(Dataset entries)

== Segment start ==

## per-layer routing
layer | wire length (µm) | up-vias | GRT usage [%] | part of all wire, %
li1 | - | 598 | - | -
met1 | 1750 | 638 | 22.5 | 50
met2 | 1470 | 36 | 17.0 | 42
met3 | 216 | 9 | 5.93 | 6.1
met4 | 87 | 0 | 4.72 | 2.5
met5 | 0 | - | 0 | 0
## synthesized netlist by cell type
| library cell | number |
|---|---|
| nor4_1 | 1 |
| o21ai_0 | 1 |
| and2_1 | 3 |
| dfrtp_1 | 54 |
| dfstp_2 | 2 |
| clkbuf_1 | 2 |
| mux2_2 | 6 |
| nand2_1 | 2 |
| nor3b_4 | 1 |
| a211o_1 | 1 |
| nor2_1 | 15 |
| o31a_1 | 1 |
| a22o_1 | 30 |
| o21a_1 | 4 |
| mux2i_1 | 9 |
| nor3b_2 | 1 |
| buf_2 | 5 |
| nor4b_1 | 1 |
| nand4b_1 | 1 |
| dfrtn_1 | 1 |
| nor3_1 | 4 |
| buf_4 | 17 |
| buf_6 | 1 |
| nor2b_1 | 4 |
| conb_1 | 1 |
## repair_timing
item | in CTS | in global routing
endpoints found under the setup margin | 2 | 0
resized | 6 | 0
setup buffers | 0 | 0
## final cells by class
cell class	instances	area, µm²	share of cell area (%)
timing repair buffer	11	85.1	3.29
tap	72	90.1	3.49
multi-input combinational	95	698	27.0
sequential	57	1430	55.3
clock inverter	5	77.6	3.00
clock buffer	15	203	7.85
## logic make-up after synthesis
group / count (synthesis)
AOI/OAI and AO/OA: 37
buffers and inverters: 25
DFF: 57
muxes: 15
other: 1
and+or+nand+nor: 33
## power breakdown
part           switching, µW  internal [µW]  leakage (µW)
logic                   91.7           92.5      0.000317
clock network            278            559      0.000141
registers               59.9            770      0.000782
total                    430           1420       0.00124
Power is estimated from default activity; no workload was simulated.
module keccak_rho(in, out);
    input [799:0] in;
    output [799:0] out;
    assign out = {
        in[785:768],in[799:786],
        in[743:736],in[767:744],
        in[706:704],in[735:707],
        in[701:672],in[703:702],
        in[653:640],in[671:654],
        in[631:608],in[639:632],
        in[586:576],in[607:587],
        in[560:544],in[575:561],
        in[530:512],in[543:531],
        in[502:480],in[511:503],
        in[472:448],in[479:473],
        in[422:416],in[447:423],
        in[404:384],in[415:405],
        in[373:352],in[383:374],
        in[348:320],in[351:349],
        in[299:288],in[319:300],
        in[264:256],in[287:265],
        in[249:224],in[255:250],
        in[211:192],in[223:212],
        in[187:160],in[191:188],
        in[132:128],in[159:133],
        in[99:96],in[127:100],
        in[65:64],in[95:66],
        in[62:32],in[63:63],
        in[31:0]
    };
endmodule
module keccak_pi(in, out);
    input [799:0] in;
    output [799:0] out;
    genvar x;
    genvar y;
    generate
    for (x = 0; x < 5; x = x+1)
    begin : outer
        for (y = 0; y < 5; y = y+1)
        begin : loop
            assign out[(((((0*x+1*y)%5)+5*((2*x+3*y)%5)))*(32)) +: 32] = in[(((((x)%5)+5*((y)%5)))*(32)) +: 32];
        end
    end
    endgenerate
endmodule
module keccak_chi(in, out);
    input [799:0] in;
    output [799:0] out;
    genvar i;
    generate
    for (i = 0; i < 25; i = i+1)
    begin : loop
        localparam i1 = i-(i%5)+((i+1)%5);
        localparam i2 = i-(i%5)+((i+2)%5);
        assign out[((i)*(32)) +: 32] = in[((i)*(32)) +: 32] ^ ((~in[((i1)*(32)) +: 32]) & in[((i2)*(32)) +: 32]);
    end
    endgenerate
endmodule
module keccak_iota(in, roundkey, out);
    input [799:0] in;
    input [7:0] roundkey;
    output [799:0] out;
    wire [31:0] expanded;
    keccak_key_expand re(roundkey, expanded);
    assign out = {in[799:32], in[31:0] ^ expanded};
endmodule    
module keccak_buffer(clk, statein, keyin, stateout, keyout);
    input clk;
    input [799:0] statein;
    input [7:0] keyin;
    output reg [799:0] stateout;
    output reg [7:0] keyout;
    always @(posedge clk)
    begin
        stateout <= statein;
        keyout <= keyin;
    end
endmodule
### flow/design.v
`timescale 1ns / 1ps
module odo_block_data(
	input         clk_h, 
	input  [31:0] data_from_host_in,
	input         get_midstate_in,
	input         get_block_in,
	input         get_target_in,
	output wire [607:0] header,
	output wire [255:0] target
);
reg [31:0] header0  = 32'h0, header1  = 32'h0, header2  = 32'h0, header3  = 32'h0,
					 header4  = 32'h0, header5  = 32'h0, header6  = 32'h0, header7  = 32'h0,
					 header8  = 32'h0, header9  = 32'h0, header10 = 32'h0, header11 = 32'h0,
					 header12 = 32'h0, header13 = 32'h0, header14 = 32'h0, header15 = 32'h0,
					 header16 = 32'h0, header17 = 32'h0, header18 = 32'h0;           
reg [31:0] target0  = 32'h0, target1  = 32'h0, target2  = 32'h0, target3  = 32'h0,
					 target4  = 32'h0, target5  = 32'h0, target6  = 32'h0, target7  = 32'h0;           
always @ (posedge clk_h)
	if (get_midstate_in |  get_block_in)
	begin
		header18 <=  data_from_host_in; 
		header17  <= header18;
		header16  <= header17; 
		header15  <= header16;
		header14  <= header15; 
		header13  <= header14;
		header12  <= header13; 
		header11  <= header12;
		header10  <= header11;
		header9  <= header10;
		header8 <= header9; 
		header7 <= header8;
		header6 <= header7; 
		header5 <= header6;
		header4 <= header5; 
		header3 <= header4;
		header2 <= header3;
		header1 <= header2;
		header0 <= header1;  
	end   
assign  header = {header18, header17, header16, header15, header14, header13, header12, header11, header10, header9, header8, 
									header7, header6, header5, header4, header3, header2, header1, header0};
always @ (posedge clk_h)
	if (get_target_in) 
	begin
		target0 <=  data_from_host_in; 
		target1  <= target0;
		target2  <= target1; 
		target3  <= target2;
		target4  <= target3; 
		target5  <= target4;
		target6  <= target5; 
		target7  <= target6;
	end   
assign  target = {target7,  target6,  target5,  target4,  target3,  target2,  target1,  target0};
endmodule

== Segment end ==

TASK TO COMPLETE: Which lines of the data above contain the string "part"? Copy each of them.

RESULT OF THE TASK:
layer | wire length (µm) | up-vias | GRT usage [%] | part of all wire, %
part           switching, µW  internal [µW]  leakage (µW)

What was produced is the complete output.